== Records from a dataset ==
**src/rtl/qf_rfm_pkg.sv**
```systemverilog
// Shared types and constants for the FCB register-file memory read sequencer.
// Holds the sequencer state encoding and the beat-per-word helpers.
package qf_rfm_pkg;

    typedef enum logic [1:0] {
        IDLE,
        FETCH,
        SEND,
        DONE
    } rfm_rd_state_e;

    // Index width for a beat counter; a single-beat word still needs one bit.
    function automatic int rfm_idx_w(input int beats);
        return (beats > 1) ? $clog2(beats) : 1;
    endfunction

    localparam int RFM_BEATS_PER_WORD = 64 / 32;
    localparam int RFM_BEAT_IDX_W     = rfm_idx_w(RFM_BEATS_PER_WORD);

endpackage

```
**src/rtl/qf_rfm_beat_mux.sv**
```systemverilog
// Word buffer and beat selector for the register-file read stream.
// Ports: clk/rst_n, load (capture word_in), idx (beat select), beat (selected
// slice, beat 0 = least-significant). With QL_RFM_RD_PARITY_EN: par = ^beat.
module qf_rfm_beat_mux #(
    parameter int W     = 64,
    parameter int B     = 32,
    parameter int IDX_W = 1
) (
    input  logic             clk,
    input  logic             rst_n,
    input  logic             load,
    input  logic [W-1:0]     word_in,
    input  logic [IDX_W-1:0] idx,
    output logic [B-1:0]     beat
`ifdef QL_RFM_RD_PARITY_EN
    ,
    output logic             par
`endif
);

    localparam int BEATS = W / B;

    logic [BEATS-1:0][B-1:0] word_q;

    always_ff @(posedge clk or negedge rst_n) begin
        if (!rst_n) begin
            word_q <= '0;
        end else if (load) begin
            word_q <= word_in;
        end
    end

    assign beat = word_q[idx];

`ifdef QL_RFM_RD_PARITY_EN
    // Derived from registered data, so it moves exactly with the beat.
    assign par = ^beat;
`endif

endmodule

```
**src/rtl/qf_rfm_rd_seq.sv**
```systemverilog
// Read-side sequencer for the FCB register-file memory: sweeps rfm_rd_addr over
// a programmed range and streams each word as beats on a valid/ready port.
// Ports: fcb_sys_clk/fcb_sys_rst_n; rdc_start/rdc_start_addr/rdc_word_cnt
// command; rdc_abort; rdc_busy/rdc_done status; rfm_rd_addr/rfm_rd_data memory
// port; rdc_tx_data/valid/ready/last stream. Option QL_RFM_RD_PARITY_EN adds
// rdc_tx_par (even parity of rdc_tx_data).
module qf_rfm_rd_seq
    import qf_rfm_pkg::*;
#(
    parameter int PAR_MEMORY_WIDTH_BIT = 64,
    parameter int PAR_MEMORY_DEPTH_BIT = 4,
    parameter int PAR_BEAT_WIDTH_BIT   = 32
) (
    input  logic                            fcb_sys_clk,
    input  logic                            fcb_sys_rst_n,
    input  logic                            rdc_start,
    input  logic [PAR_MEMORY_DEPTH_BIT-1:0] rdc_start_addr,
    input  logic [PAR_MEMORY_DEPTH_BIT:0]   rdc_word_cnt,
    input  logic                            rdc_abort,
    output logic                            rdc_busy,
    output logic                            rdc_done,
    output logic [PAR_MEMORY_DEPTH_BIT-1:0] rfm_rd_addr,
    input  logic [PAR_MEMORY_WIDTH_BIT-1:0] rfm_rd_data,
    output logic [PAR_BEAT_WIDTH_BIT-1:0]   rdc_tx_data,
    output logic                            rdc_tx_valid,
    input  logic                            rdc_tx_ready,
    output logic                            rdc_tx_last
`ifdef QL_RFM_RD_PARITY_EN
    ,
    output logic                            rdc_tx_par
`endif
);

    localparam int D        = PAR_MEMORY_DEPTH_BIT;
    localparam int BEATS    = PAR_MEMORY_WIDTH_BIT / PAR_BEAT_WIDTH_BIT;
    localparam int IDX_W    = rfm_idx_w(BEATS);
    localparam logic [IDX_W-1:0] LAST_IDX = IDX_W'(BEATS - 1);

    if (PAR_MEMORY_WIDTH_BIT % PAR_BEAT_WIDTH_BIT != 0) begin : g_width_chk
        $error("PAR_MEMORY_WIDTH_BIT must be a multiple of PAR_BEAT_WIDTH_BIT");
    end

    rfm_rd_state_e    state, state_nxt;
    logic [D:0]       remaining;
    logic [IDX_W-1:0] idx;
    logic             start_acc;
    logic             load;
    logic             beat_hs;
    logic             word_end;

    always_ff @(posedge fcb_sys_clk or negedge fcb_sys_rst_n) begin
        if (!fcb_sys_rst_n) begin
            state <= IDLE;
        end else begin
            state <= state_nxt;
        end
    end

    // Abort wins over everything, including a start arriving in IDLE.
    always_comb begin
        state_nxt = state;
        start_acc = 1'b0;
        load      = 1'b0;
        beat_hs   = 1'b0;
        word_end  = 1'b0;
        unique case (state)
            IDLE: begin
                if (rdc_start && !rdc_abort) begin
                    start_acc = 1'b1;
                    state_nxt = (rdc_word_cnt != '0) ? FETCH : DONE;
                end
            end
            FETCH: begin
                load      = !rdc_abort;
                state_nxt = SEND;
            end
            SEND: begin
                beat_hs  = rdc_tx_ready && !rdc_abort;
                word_end = beat_hs && (idx == LAST_IDX);
                if (word_end) begin
                    state_nxt = (remaining > (D+1)'(1)) ? FETCH : DONE;
                end
            end
            DONE: begin
                state_nxt = IDLE;
            end
            default: begin
                state_nxt = IDLE;
            end
        endcase
        if (rdc_abort) begin
            state_nxt = IDLE;
        end
    end

    always_ff @(posedge fcb_sys_clk or negedge fcb_sys_rst_n) begin
        if (!fcb_sys_rst_n) begin
            rfm_rd_addr <= '0;
            remaining   <= '0;
            idx         <= '0;
        end else begin
            if (start_acc) begin
                rfm_rd_addr <= rdc_start_addr;
                remaining   <= rdc_word_cnt;
            end
            if (load) begin
                idx <= '0;
            end else if (beat_hs && !word_end) begin
                idx <= idx + 1'b1;
            end
            // Address advances after every word, wrapping naturally.
            if (word_end) begin
                remaining   <= remaining - 1'b1;
                rfm_rd_addr <= rfm_rd_addr + 1'b1;
            end
        end
    end

    assign rdc_busy     = (state != IDLE);
    assign rdc_done     = (state == DONE);
    assign rdc_tx_valid = (state == SEND);
    assign rdc_tx_last  = rdc_tx_valid && (remaining == (D+1)'(1))
                          && (idx == LAST_IDX);

    qf_rfm_beat_mux #(
        .W     (PAR_MEMORY_WIDTH_BIT),
        .B     (PAR_BEAT_WIDTH_BIT),
        .IDX_W (IDX_W)
    ) u_beat_mux (
        .clk     (fcb_sys_clk),
        .rst_n   (fcb_sys_rst_n),
        .load    (load),
        .word_in (rfm_rd_data),
        .idx     (idx),
        .beat    (rdc_tx_data)
`ifdef QL_RFM_RD_PARITY_EN
        ,
        .par     (rdc_tx_par)
`endif
    );

endmodule

```
**config.mk**
```make
export PLATFORM = sky130hd
export DESIGN_NAME = qf_rfm_rd_seq
export DESIGN_NICKNAME = d
export VERILOG_FILES = /design/src/rtl/qf_rfm_pkg.sv /design/src/rtl/qf_rfm_beat_mux.sv /design/src/rtl/qf_rfm_rd_seq.sv
export SDC_FILE = /design/constraint.sdc
export NUM_CORES = 1
export LEC_CHECK = 0
export BUFFER_PORTS_ARGS = -buffer_cell sky130_fd_sc_hd__buf_2
export CAP_MARGIN = 25
export CORE_MARGIN = 5
export CORE_UTILIZATION = 45
export CTS_BUF_LIST = sky130_fd_sc_hd__clkbuf_2
export DETAILED_ROUTE_END_ITERATION = 16
export PLACE_DENSITY = 0.79
export SLEW_MARGIN = 40
export SYNTH_ARGS = -nofsm -noshare
export SYNTH_HDL_FRONTEND = slang
export SYNTH_SLANG_ARGS = --single-unit
export TNS_END_PERCENT = 30
```
**constraint.sdc**
```tcl
create_clock -name fcb_sys_clk -period 1.6 [get_ports fcb_sys_clk]
set_input_delay 0.16 -clock fcb_sys_clk [delete_from_list [all_inputs] [get_ports fcb_sys_clk]]
set_output_delay 0.16 -clock fcb_sys_clk [all_outputs]
set_load 0.05 [all_outputs]
```
======== Word-level counts from Yosys, hierarchy flattened ========
Index checks and enable logic that the tools add are counted.
cells by class
  reductions and logical operators ........ 14
  equal/unequal tests ..................... 6
  magnitude comparators ................... 2
  multiplexer cells ....................... 19
  $add $sub $neg .......................... 3
operators with widths
  operator                                                                  number
  32-bit 2-to-1 mux                                                         2
  2-bit 2-to-1 mux                                                          5
  5-bit 2-to-1 mux                                                          2
  4-bit 2-to-1 mux                                                          2
  2-bit one-hot mux with 4 select lines                                     1
  1-bit 2-to-1 mux                                                          7
  1-bit logical AND                                                         6
  2-bit nonzero test                                                        3
  5-bit by 1-bit == test with 1-bit output (second input constant)          1
  5-bit by 1-bit > comparator with 1-bit output (second input constant)     1
  5-bit nonzero test                                                        1
  5-bit by 1-bit subtractor with 5-bit output (second input constant)       1
  4-bit by 1-bit adder with 4-bit output (second input constant)            1
  2-bit == test (second input constant)                                     2
  3-bit by 2-bit inequality test with 1-bit output (second input constant)  1
  3-bit inequality test (second input constant)                             1
  2-bit by 1-bit == test with 1-bit output (second input constant)          1
  1-bit zero test                                                           2
  2-bit zero test                                                           1
  1-bit by 2-bit < comparator with 1-bit output (second input constant)     1
  2-bit AND reduction                                                       1
  1-bit adder (second input constant)                                       1
word-level totals
  output and inout bits ................... 40
  logic and storage cells ................. 50
  bits in registers ....................... 76
  input bits .............................. 78

======== Logic depth before layout (Yosys ltp) ========
Gate-level depths: netlist (run 1).
  depth in word-level cells ............... 8
  depth in mapped cells ................... 5
  depth with buffers taken out ............ 5

======== Hierarchy ========
A second synthesis (run 1) with hierarchy kept.
unflattened totals
  cell total of the unflattened synthesis .. 254
  area, all modules ....................... 3910.0 µm²
by module, submodules not included
  module           area each (µm²)  sequential area each (µm²)  cells an instance  instances
  qf_rfm_beat_mux  3099.2           1601.5                      171                1
  qf_rfm_rd_seq    810.8            300.3                       83                 1

======== Least setup slack after synthesis (run 1) ========
No wires, ideal clock.
  path kind ............................... register to output
  start ................................... register idx
  end ..................................... output rdc_tx_last
  data required time ...................... 1440 ps
  path slack .............................. -1025 ps
  arrival ................................. 2465 ps
  cell stages (with the launch flop) ...... 4
  path buffers ............................ 1
  cell sequence ........................... dfrtp_1 > clkbuf_1 > nand2_1 > nor4b_1
between the ends
  cells in the longest elaborated chain, start to end .. 1
ends and longest elaborated chain
  item                    RTL line              text
  start, declared         qf_rfm_rd_seq.sv:45   logic [IDX_W-1:0] idx;
  start signal, assigned  qf_rfm_rd_seq.sv:109  idx <= idx + 1'b1;
  1-bit logical AND       qf_rfm_rd_seq.sv:123  && (idx == LAST_IDX);
  end, declared           qf_rfm_rd_seq.sv:27   output logic rdc_tx_last
No other way between the ends.

======== Worst setup path in the final report (run 1) ========
  start ................................... register remaining[1]
  end ..................................... output rdc_tx_last
between the ends
  cells in the longest elaborated chain, start to end .. 3
ends and longest elaborated chain
  item                                      RTL line              text
  start, declared                           qf_rfm_rd_seq.sv:44   logic [D:0] remaining;
  start signal, assigned                    qf_rfm_rd_seq.sv:104  remaining <= rdc_word_cnt;
  start signal, assigned                    qf_rfm_rd_seq.sv:113  remaining <= remaining - 1'b1;
  5-bit by 1-bit == test with 1-bit output  qf_rfm_rd_seq.sv:122  assign rdc_tx_last = rdc_tx_valid && (remaining == (D+1)'(1))
  1-bit logical AND                         qf_rfm_rd_seq.sv:122
  1-bit logical AND                         qf_rfm_rd_seq.sv:123
No other way between the ends.

==> results.cfg, run 1 <==
[final_layout]
fillCellCount = 466
layout.nets = 545
drive_above_1_share_pct = 57.91
num_antenna_cells = 0
fin_cells = 570
area.growth.synth_to_final_pct = 63.80
fin_area_um2 = 5689

[floorplanning]
die-area_um2 = 9576
start_util_pct = 45.66
dieHeight_um = 97.86
io_pins = 118
rows = 32
coreArea_um2 = 7607
die_w_um = 97.86

[global_routing]
antenna_found_initial = 0
grt_usage_pct = 20.54
grt_overflow = 0
first_global_vias = 3247
grt_pass1_wl_um = 15860
grt_max_degree = 38

[sta]
setup_viol = 38
max_slew.worst_pin.slew_ns = 0.3434
fmax_mhz = 552.6
final.setup.worst_slack_ns = -0.2098
fin_crit_sh_pct = 113.1
hold_viol = 0
fin_worst_hold_slack_ns = 0.07743
slew_viol_final = 0
fin_skew_ns = 0.02740
max_slew_margin_pct = 77.06
min_period_ns = 1.810
grt_setup_unrepaired = true

[status]
status = finished, violations left
failed_checks = setup timing

[pwr]
power.density_nw_per_um2 = 1766
peakVddDrop_v = 0.001383
p_total_uw = 10050
leakage_uw = 0.002649

[synth]
ys_ff_latch = 76
syn_area_per_cell_um2 = 13.95
syn_area_um2 = 3473
yosys_most_used_dff = dfrtp_1
synthTopCellsByCount = mux2_2 (96), dfrtp_1 (76), buf_2 (10)
async_flop_share_pct = 100.0
synth_seq_area_share_pct = 54.76
syn_nets = 330
yosys-top-cells-area = dfrtp_1 (55%), mux2_2 (31%), buf_2 (1.4%)
ys_warn_count = 0
yosys.cell_count.top_type = mux2_2
synth_largest_area_cell = dfrtp_1
synth_cells = 249
synth_edf_count = 0
synth_top_cell_area_share_pct = 54.76
yosys.cell_types.count = 38

[place]
dp_cells = 467
gp_congestion = 0.8618
dp.final_hpwl_um = 5914
pre_cts_ws_ns = 0.03545
dpl_cell_area_um2 = 4272
io_buffers = 117

[drt]
drtPass1Iterations = 4
wl_um = 9599
post_drt_via_cell_ratio = 5.096
wl_per_cell_um = 16.84
vias = 2905
ant_nets = 0
drt_iter0_markers = 74
drc = 0

[clocking]
clock_sinks = 76
cts.path.max_buffers = 2
cts-root-buf = clkbuf_2
cts_tree = yes
cts_buffers = 9
insertion_delay_ns = 0.48
h-tree-depth = 3
cts.clk_slew.worst_paths_ns = 0.21

[setup_path]
timing.rr.end = remaining[4]$_DFFE_PN0P_
crit_path_end_kind = primary output
critPathCapture = rdc_tx_last
start_kind = register
r2r-start = remaining[1]$_DFFE_PN0P_
worstSetupPathType = reg2out
cp.arrival_ns = 1.65
reg2reg_depth = 11
path_max_fanout = 2
cp.required_ns = 1.44
rrSetupSlack_ns = -0.20
timing.critical_path.from = remaining[1]$_DFFE_PN0P_

[min_path]
min_path_type = in2async

[flow_run]
maxCapViolCount = 0
stage by stage:
step / setup TNS [ns] / utilization, %
after floorplan: -0.007800 / -
after global placement: 0 / 56.15
after detailed placement: 0 / 56.15
after CTS: -7.503 / 72.99
after global routing: -10.31 / 74.79
final: -5.405 / 74.79
layer usage:
metal / global-route usage [%] / wire length, µm
met1: 23.86 / 3819
met2: 36.49 / 5084
met3: 5.143 / 464
met4: 7.668 / 232
met5: 0 / 0
critical path, stage by stage (launching register included):
cell     delay, ns
dfrtp_1       0.44
inv_2         0.08
ha_4          0.13
inv_2         0.04
nor4b_4       0.27
buf_6         0.20
cell usage in the layout, fill, tap and decap left out, types with 2 or more instances in the layout:
cell | synthesis | routed
nor2_1 | 3 | 3
a221o_1 | 2 | 2
mux2_2 | 96 | 65
or3_1 | 2 | 2
ha_4 | 0 | 2
or2_2 | 2 | 2
mux2_4 | 0 | 31
bufinv_16 | 0 | 2
o311ai_0 | 4 | 2
dlygate4sd3_1 | 0 | 75
a21oi_1 | 3 | 3
clkinv_1 | 0 | 2
nand2_1 | 7 | 6
buf_4 | 0 | 20
inv_1 | 4 | 2
o311ai_1 | 1 | 3
clkbuf_2 | 0 | 10
nand2b_1 | 2 | 2
dfrtp_2 | 0 | 2
buf_12 | 0 | 5
buf_6 | 1 | 37
nand3_2 | 0 | 2
buf_2 | 10 | 80
dfrtp_1 | 76 | 74
inv_2 | 0 | 2
nand3_1 | 6 | 4
nor3_1 | 3 | 2
how the worst min path moves through the flow:
stage / to / slack [ns]
2_1_floorplan: idx$_DFFE_PN0P_ / -0.14
3_3_place_gp: remaining[4]$_DFFE_PN0P_ / 0.08
3_5_place_dp: remaining[4]$_DFFE_PN0P_ / 0.08
4_1_cts: remaining[4]$_DFFE_PN0P_ / 0.05
5_1_grt: remaining[4]$_DFFE_PN0P_ / 0.04
6_report: remaining[4]$_DFFE_PN0P_ / 0.08
where the power goes:
part | internal, µW | leakage (µW) | total (µW) | switching [µW]
clock | 513 | 0.0000775 | 1140 | 630
sequential | 2580 | 0.000903 | 2990 | 410
combinational | 2780 | 0.00167 | 5920 | 3140
total | 5860 | 0.00265 | 10000 | 4180
flip-flops by register name, summed over array words and instances, names as in the netlist:
signal             cells
idx                    1
rfm_rd_addr            4
state                  2
u_beat_mux.word_q     64
remaining              5
final cells by class:
class / instances / area (µm²) / share of cell area (%)
multi-input cells: 155 / 1683 / 29.58
clock buffers: 10 / 50.05 / 0.8797
flip-flops and latches: 76 / 1904 / 33.47
clock inverters: 5 / 76.32 / 1.342
inverters: 4 / 15.01 / 0.2639
repair buffers: 218 / 1833 / 32.22
well taps: 102 / 127.6 / 2.243
repair_timing:
action,4_1_cts,5_1_grt
pin swaps,5,1
resized for setup,96,35
hold endpoints to repair,150,0
hold buffers,75,0
setup buffers,11,2
endpoints found under the setup margin,36,77
cells by family (layout without fill, tap and decap cells):
family          after synthesis  after routing  share of synthesized area, %
compound gates               18             18                         4.071
fa+ha+maj                     3              3                         1.081
buf+inv                      18            237                         2.521
flops                        76             76                         54.75
mux                          96             96                         31.12
simple gates                 38             38                         6.449
(Power assumes the default switching activity.)
==> run 2: changes to the inputs <==
CORE_ASPECT_RATIO = 0.5   (was unset)
SLEW_MARGIN = unset   (was 40)
==> run 2 against run 1 <==
The flow still finishes with violations (setup timing). Sequential cell count unchanged. Global-route usage grew 0.70 points. Sequential share of layout area up 0.71 points. Routed wire length rose by 5.4%. Final area decreased by 2.1%. Core utilization rose by 0.44 points. Count of clock-buffer cells in the layout grew 1. Cell count fell by 1.9%. Non-clock buffer count down 6.
==> results.cfg, run 2 (same netlist as run 1, synthesis figures left out) <==
[drt]
wl_per_cell_um = 18.11
post_drt_via_cell_ratio = 5.011
drtPass1Iterations = 5
ant_nets = 0
wl_met1_um = 3939
drt_iter0_markers = 115
wl_met3_um = 385
wl_met2_um = 5599
top_layer = met4
vias = 2801
drc = 0
wl_um = 10120

[sta]
tns_ns = -10.48
max_slew_margin_pct = 73.02
fin_crit_sh_pct = 120.8
min_period_ns = 1.933
grt_setup_unrepaired = true
fin_skew_ns = 0.02258
slew_viol_final = 0
final.setup.worst_slack_ns = -0.3329
max_slew.worst_pin.slew_ns = 0.4048
hold_viol = 0
setup_viol = 38
fmax_mhz = 517.4

[setup_path]
cp.arrival_ns = 1.77
cp_slowest_stage_delay_ns = 0.46
start_kind = register
cp_cell_sequence = buf_12 -> buf_12 -> mux2_4 -> buf_6
path_max_fanout = 17
crit_slowest_cell = dfrtp_2
crit_path_end_kind = primary output
cp.required_ns = 1.44
cpMostUsedCell = buf_12
worstSetupPathType = reg2out

[global_routing]
grt_max_degree = 47
grt_overflow = 0
grt_pass1_wl_um = 16040
grt_usage_pct = 21.24
first_global_vias = 3187
antenna_found_initial = 0

[floorplanning]
dieHeight_um = 72.13
die_w_um = 134.2
io_pins = 118
rows = 22
coreArea_um2 = 7405
die-area_um2 = 9682
start_util_pct = 46.91

[place]
dp.final_hpwl_um = 5893
gp_congestion = 0.8291
io_buffers = 117

[pwr]
p_switching_uw = 4258
p_sw_share_pct = 43.18
p_clk_share_pct = 10.5
p_seq_share_pct = 30.3
leakage_uw = 0.002570
peakVddDrop_v = 0.001134
combPwrFrac_pct = 59.1
power.density_nw_per_um2 = 1770
intPower_uw = 5603

[clocking]
cts_tree = yes
clock_sinks = 76
cts.path.max_buffers = 2
insertion_delay_ns = 0.54
cts_buffers = 9
h-tree-depth = 3
cts.clk_slew.worst_paths_ns = 0.22
cts-root-buf = clkbuf_2

[final_layout]
layout.nets = 539
num_antenna_cells = 0
largest_register = u_beat_mux.word_q
layout_commonest_cell = buf_2
fin_util_pct = 75.23
largest_reg_flops = 64
reg_top3 = u_beat_mux.word_q: 64 flops, remaining: 5 flops, rfm_rd_addr: 4 flops
area.growth.synth_to_final_pct = 60.37
layout_common_cells = buf_2 (80), mux2_2 (78), dlygate4sd3_1 (75)
drive_above_1_share_pct = 57.02

[status]
failed_checks = setup timing
status = finished, violations left

[min_path]
min_path_type = in2async

[flow_run]
maxCapViolCount = 0
==> run 2: path summary, 6_finish.rpt <==
path | cells after the start | to | slack [ns] | start
setup / recovery | 4 | rdc_tx_data[3] | -0.33 | idx$_DFFE_PN0P_
hold / removal | 2 | u_beat_mux.word_q[10]$_DFFE_PN0P_ | 0.05 | fcb_sys_rst_n
setup reg to reg | 5 | remaining[3]$_DFFE_PN0P_ | -0.06 | state[1]$_DFFE_PN0P_
hold reg to reg | 1 | u_beat_mux.word_q[15]$_DFFE_PN0P_ | 0.53 | u_beat_mux.word_q[15]$_DFFE_PN0P_
max in group asynchronous | 3 | idx$_DFFE_PN0P_ | 0.94 | fcb_sys_rst_n
min in group fcb_sys_clk | 4 | state[1]$_DFFE_PN0P_ | 0.13 | rdc_start
==> run 2: power groups by stage <==
| stage | sequential [µW] | clock [µW] | combinational [µW] |
|---|---|---|---|
| 5_1_grt | 3070 | 1150 | 6070 |
| 6_report | 2990 | 1040 | 5830 |
| 3_5_place_dp | 3000 | 0 | 4330 |
| 3_3_place_gp | 2930 | 0 | 4260 |
| 2_1_floorplan | 2940 | 0 | 3420 |
| 4_1_cts | 2970 | 1070 | 5670 |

== To do ==
Retype the portion of the data above that starts on the line with "insertion_delay_ns = 0.54" and finishes on the line with "1040 | 5830 |", including both of those lines.

== Task result ==
insertion_delay_ns = 0.54
cts_buffers = 9
h-tree-depth = 3
cts.clk_slew.worst_paths_ns = 0.22
cts-root-buf = clkbuf_2

[final_layout]
layout.nets = 539
num_antenna_cells = 0
largest_register = u_beat_mux.word_q
layout_commonest_cell = buf_2
fin_util_pct = 75.23
largest_reg_flops = 64
reg_top3 = u_beat_mux.word_q: 64 flops, remaining: 5 flops, rfm_rd_addr: 4 flops
area.growth.synth_to_final_pct = 60.37
layout_common_cells = buf_2 (80), mux2_2 (78), dlygate4sd3_1 (75)
drive_above_1_share_pct = 57.02

[status]
failed_checks = setup timing
status = finished, violations left

[min_path]
min_path_type = in2async

[flow_run]
maxCapViolCount = 0
==> run 2: path summary, 6_finish.rpt <==
path | cells after the start | to | slack [ns] | start
setup / recovery | 4 | rdc_tx_data[3] | -0.33 | idx$_DFFE_PN0P_
hold / removal | 2 | u_beat_mux.word_q[10]$_DFFE_PN0P_ | 0.05 | fcb_sys_rst_n
setup reg to reg | 5 | remaining[3]$_DFFE_PN0P_ | -0.06 | state[1]$_DFFE_PN0P_
hold reg to reg | 1 | u_beat_mux.word_q[15]$_DFFE_PN0P_ | 0.53 | u_beat_mux.word_q[15]$_DFFE_PN0P_
max in group asynchronous | 3 | idx$_DFFE_PN0P_ | 0.94 | fcb_sys_rst_n
min in group fcb_sys_clk | 4 | state[1]$_DFFE_PN0P_ | 0.13 | rdc_start
==> run 2: power groups by stage <==
| stage | sequential [µW] | clock [µW] | combinational [µW] |
|---|---|---|---|
| 5_1_grt | 3070 | 1150 | 6070 |
| 6_report | 2990 | 1040 | 5830 |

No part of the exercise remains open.